Federal fisheries agency conducts new analysis of king salmon harvest

Commercial trolling for king salmon in Southeast is back on the desk of the National Marine Fisheries Service, following on judicial rulings this past summer that saw the fishery shut down — and then reinstated — as a case brought by environmentalists wound its way through the courts.

NMFS issued notice on Oct. 4 that it is beginning work on an environmental impact statement and review of alternatives to its incidental take permit which allows Southeast trollers to harvest kings, many of which are destined for the Pacific Northwest feeding grounds of an endangered population of killer whales.

NMFS is accepting public comments through Nov. 20, said Gretchen Harrington, assistant regional administrator for the agency’s Sustainable Fisheries Division.

The EIS will look at three scenarios: The commercial harvest of kings in Southeast is allowed to continue at the current level; a new harvest limit is set; and there is no permit for commercial trollers to take kings other than those raised in Alaska hatcheries.

The third option “isn’t going to happen,” said Harrington, but is needed as a baseline for the analysis.

The litigation started in March 2020 in U.S. District Court when the Washington state-based Wild Fish Conservancy argued that federal fishery managers were ignoring their own research by allowing commercial troll catches of king salmon, endangering the southern resident killer whale population which feeds on them.

The U.S. District Court ruled in favor of the plaintiffs in May of this year, which would have closed the Southeast summer fishery. But a three-judge panel on the 9th U.S. Circuit Court of Appeals halted the ruling in late June, finding that the lower court had outweighed “speculative environmental threats.” The court ruling allowed the summer fishery to proceed.

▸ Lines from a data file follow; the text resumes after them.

$ cat src/rtl/tod_pkg.sv
`timescale 1ns/1ps
package tod_pkg;
  localparam int SEC_W    = 48;
  localparam int SEC_LO_W = 32;
  localparam int SEC_HI_W = SEC_W - SEC_LO_W;
  localparam int NS_W     = 30;
  localparam int ACC_W    = NS_W + 11;

  localparam logic signed [31:0] NS_PER_SEC_S = 32'sd1000000000;
  localparam logic signed [31:0] NEG_WIN_S    = 32'sd16;

  typedef enum logic [1:0] {
    ACT_IDLE  = 2'd0,
    ACT_SAVE  = 2'd1,
    ACT_LOAD  = 2'd2,
    ACT_DELTA = 2'd3
  } tod_action_e;

  typedef struct packed {
    logic [SEC_W-1:0] sec;
    logic [NS_W-1:0]  ns;
  } tod_t;

  // Interpret a stored nanoseconds field, honouring the negative window.
  function automatic logic signed [31:0] ns_as_signed(logic [NS_W-1:0] ns);
    if (&ns[NS_W-1:4]) return {{28{1'b1}}, ns[3:0]};
    else               return {{(32-NS_W){1'b0}}, ns};
  endfunction

  // Add a signed nanosecond amount and renormalise.
  function automatic tod_t tod_step(tod_t cur, logic signed [31:0] add);
    logic signed [31:0] s;
    tod_t r;
    s = ns_as_signed(cur.ns) + add;
    r = cur;
    if (s >= NS_PER_SEC_S) begin
      r.ns  = NS_W'(s - NS_PER_SEC_S);
      r.sec = cur.sec + 1'b1;
    end else if (s >= -NEG_WIN_S) begin
      r.ns  = NS_W'(s);
    end else begin
      r.ns  = NS_W'(s + NS_PER_SEC_S);
      r.sec = cur.sec - 1'b1;
    end
    return r;
  endfunction

  function automatic logic [ACC_W-1:0] trim_ps(logic [NS_W-1:0] v, logic unit_ns);
    if (unit_ns) return ACC_W'(v) * ACC_W'(1000);
    else         return ACC_W'(v);
  endfunction
endpackage

$ cat src/rtl/tod_trim.sv
`timescale 1ns/1ps
module tod_trim
  import tod_pkg::*;
#(
  parameter int CLK_PS = 5000
) (
  input  logic            clk,
  input  logic            rst_n,
  input  logic            wr_i,
  input  logic [NS_W-1:0] interval_i,
  input  logic            unit_ns_i,
  input  logic            dir_i,
  input  logic            en_i,
  output logic            fire_o,
  output logic            dir_o
);
  localparam logic [ACC_W-1:0] STEP_PS = ACC_W'(CLK_PS);

  logic             en_q;
  logic             dir_q;
  logic [ACC_W-1:0] intv_ps_q;
  logic [ACC_W-1:0] acc_q;
  logic [ACC_W-1:0] sum;
  logic [ACC_W-1:0] rem;

  assign sum    = acc_q + STEP_PS;
  assign rem    = sum - intv_ps_q;
  assign fire_o = en_q && (intv_ps_q != '0) && (sum >= intv_ps_q);
  assign dir_o  = dir_q;

  always_ff @(posedge clk) begin
    if (!rst_n) begin
      en_q      <= 1'b0;
      dir_q     <= 1'b0;
      intv_ps_q <= '0;
      acc_q     <= '0;
    end else if (wr_i) begin
      en_q      <= en_i;
      dir_q     <= dir_i;
      intv_ps_q <= trim_ps(interval_i, unit_ns_i);
      acc_q     <= '0;
    end else if (!en_q) begin
      acc_q <= '0;
    end else if (fire_o) begin
      acc_q <= (rem >= intv_ps_q) ? '0 : rem;
    end else begin
      acc_q <= sum;
    end
  end

  AST_TRIM_OFF: assert property (@(posedge clk) disable iff (!rst_n)
    !en_q |-> !fire_o) else $error("trim fired while disabled");
  AST_ACC_BELOW_INTERVAL: assert property (@(posedge clk) disable iff (!rst_n)
    (en_q && intv_ps_q >= STEP_PS) |-> (acc_q < intv_ps_q))
    else $error("trim accumulator beyond interval");
endmodule

$ cat src/rtl/tod_shadow.sv
`timescale 1ns/1ps
module tod_shadow
  import tod_pkg::*;
(
  input  logic clk,
  input  logic rst_n,
  input  logic save_i,
  input  tod_t live_i,
  input  logic wr_i,
  input  tod_t wr_val_i,
  output tod_t shd_o
);
  tod_t shd_q;
  assign shd_o = shd_q;

  always_ff @(posedge clk) begin
    if (!rst_n)      shd_q <= '0;
    else if (save_i) shd_q <= live_i;
    else if (wr_i)   shd_q <= wr_val_i;
  end

  AST_SAVE_ATOMIC: assert property (@(posedge clk) disable iff (!rst_n)
    save_i |=> (shd_q == $past(live_i))) else $error("capture torn");
  AST_WRITE_TAKES: assert property (@(posedge clk) disable iff (!rst_n)
    (wr_i && !save_i) |=> (shd_q == $past(wr_val_i))) else $error("write lost");
  AST_IDLE_STABLE: assert property (@(posedge clk) disable iff (!rst_n)
    (!wr_i && !save_i) |=> $stable(shd_q)) else $error("shadow changed");
endmodule

$ cat src/rtl/tod_counter.sv
`timescale 1ns/1ps
module tod_counter
  import tod_pkg::*;
#(
  parameter int NS_INC = 5
) (
  input  logic            clk,
  input  logic            rst_n,
  input  logic            load_i,
  input  tod_t            load_val_i,
  input  logic            delta_i,
  input  logic [NS_W-1:0] delta_ns_i,
  input  logic            trim_fire_i,
  input  logic            trim_dir_i,
  output tod_t            tod_o
);
  tod_t               tod_q;
  logic signed [31:0] add;

  always_comb begin
    add = 32'(NS_INC);
    if (trim_fire_i) add = add + (trim_dir_i ? -32'sd1 : 32'sd1);
    if (delta_i)     add = add + {{(32-NS_W){delta_ns_i[NS_W-1]}}, delta_ns_i};
  end

  always_ff @(posedge clk) begin
    if (!rst_n)      tod_q <= '0;
    else if (load_i) tod_q <= load_val_i;
    else             tod_q <= tod_step(tod_q, add);
  end

  assign tod_o = tod_q;

  AST_NS_LEGAL: assert property (@(posedge clk) disable iff (!rst_n)
    (tod_q.ns < NS_W'(1000000000)) || (&tod_q.ns[NS_W-1:4]))
    else $error("nanoseconds out of range");
  AST_LOAD_EXACT: assert property (@(posedge clk) disable iff (!rst_n)
    load_i |=> (tod_q == $past(load_val_i))) else $error("load mismatch");
  AST_TICK_SEC: assert property (@(posedge clk) disable iff (!rst_n)
    (!load_i && !delta_i) |=> (tod_q.sec == $past(tod_q.sec) ||
                               tod_q.sec == $past(tod_q.sec) + 1'b1))
    else $error("seconds jumped on tick");
  AST_DELTA_SEC: assert property (@(posedge clk) disable iff (!rst_n)
    (delta_i && !load_i) |=> (tod_q.sec == $past(tod_q.sec) ||
                              tod_q.sec == $past(tod_q.sec) + 1'b1 ||
                              tod_q.sec == $past(tod_q.sec) - 1'b1))
    else $error("delta moved seconds too far");
  AST_WINDOW_KEEPS_SEC: assert property (@(posedge clk) disable iff (!rst_n)
    (!load_i && !delta_i) |=> (!(&tod_q.ns[NS_W-1:4]) || tod_q.sec == $past(tod_q.sec)))
    else $error("window changed seconds");
endmodule

$ cat src/rtl/ptp_tod_core.sv
`timescale 1ns/1ps
module ptp_tod_core
  import tod_pkg::*;
#(
  parameter int NS_INC = 5,
  parameter int CLK_PS = 5000
) (
  input  logic                clk,
  input  logic                rst_n,
  input  logic                cmd_valid,
  input  logic [1:0]          cmd_action,
  input  logic                shd_wr,
  input  logic [SEC_LO_W-1:0] shd_wr_sec_lo,
  input  logic [SEC_HI_W-1:0] shd_wr_sec_hi,
  input  logic [NS_W-1:0]     shd_wr_ns,
  input  logic                trim_wr,
  input  logic [NS_W-1:0]     trim_interval,
  input  logic                trim_unit_ns,
  input  logic                trim_dir,
  input  logic                trim_en,
  output logic [SEC_LO_W-1:0] tod_sec_lo,
  output logic [SEC_HI_W-1:0] tod_sec_hi,
  output logic [NS_W-1:0]     tod_ns,
  output logic [SEC_LO_W-1:0] shd_sec_lo,
  output logic [SEC_HI_W-1:0] shd_sec_hi,
  output logic [NS_W-1:0]     shd_ns
);
  tod_action_e act;
  logic        do_save, do_load, do_delta;
  logic        trim_fire, trim_dir_q;
  tod_t        live, shadow, wr_val;

  assign act      = tod_action_e'(cmd_action);
  assign do_save  = cmd_valid && (act == ACT_SAVE);
  assign do_load  = cmd_valid && (act == ACT_LOAD);
  assign do_delta = cmd_valid && (act == ACT_DELTA);
  assign wr_val   = '{sec: {shd_wr_sec_hi, shd_wr_sec_lo}, ns: shd_wr_ns};

  tod_trim #(.CLK_PS(CLK_PS)) u_trim (
    .clk(clk), .rst_n(rst_n), .wr_i(trim_wr), .interval_i(trim_interval),
    .unit_ns_i(trim_unit_ns), .dir_i(trim_dir), .en_i(trim_en),
    .fire_o(trim_fire), .dir_o(trim_dir_q)
  );

  tod_shadow u_shadow (
    .clk(clk), .rst_n(rst_n), .save_i(do_save), .live_i(live),
    .wr_i(shd_wr), .wr_val_i(wr_val), .shd_o(shadow)
  );

  tod_counter #(.NS_INC(NS_INC)) u_counter (
    .clk(clk), .rst_n(rst_n), .load_i(do_load), .load_val_i(shadow),
    .delta_i(do_delta), .delta_ns_i(shadow.ns), .trim_fire_i(trim_fire),
    .trim_dir_i(trim_dir_q), .tod_o(live)
  );

  assign tod_sec_lo = live.sec[SEC_LO_W-1:0];
  assign tod_sec_hi = live.sec[SEC_W-1:SEC_LO_W];
  assign tod_ns     = live.ns;
  assign shd_sec_lo = shadow.sec[SEC_LO_W-1:0];
  assign shd_sec_hi = shadow.sec[SEC_W-1:SEC_LO_W];
  assign shd_ns     = shadow.ns;
endmodule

NMFS is working to address issues raised by the lower court regarding the incidental take permit. “The court pointed out problems with the biological opinion, and the document that covers the Endangered Species Act,” said Harrington.

The lower court considered various factors in its ruling, including the decline of the southern resident killer whale population, which dropped from 98 whales in 1995 to 73 whales as of December 2021.

Alaska trollers argue that their fishing plays a very small role in the mortality of the killer whales, which are more affected by habitat loss, stormwater pollution, stream temperature and natural predators, among other factors, said Amy Daugherty, executive director of Alaska Trollers Association.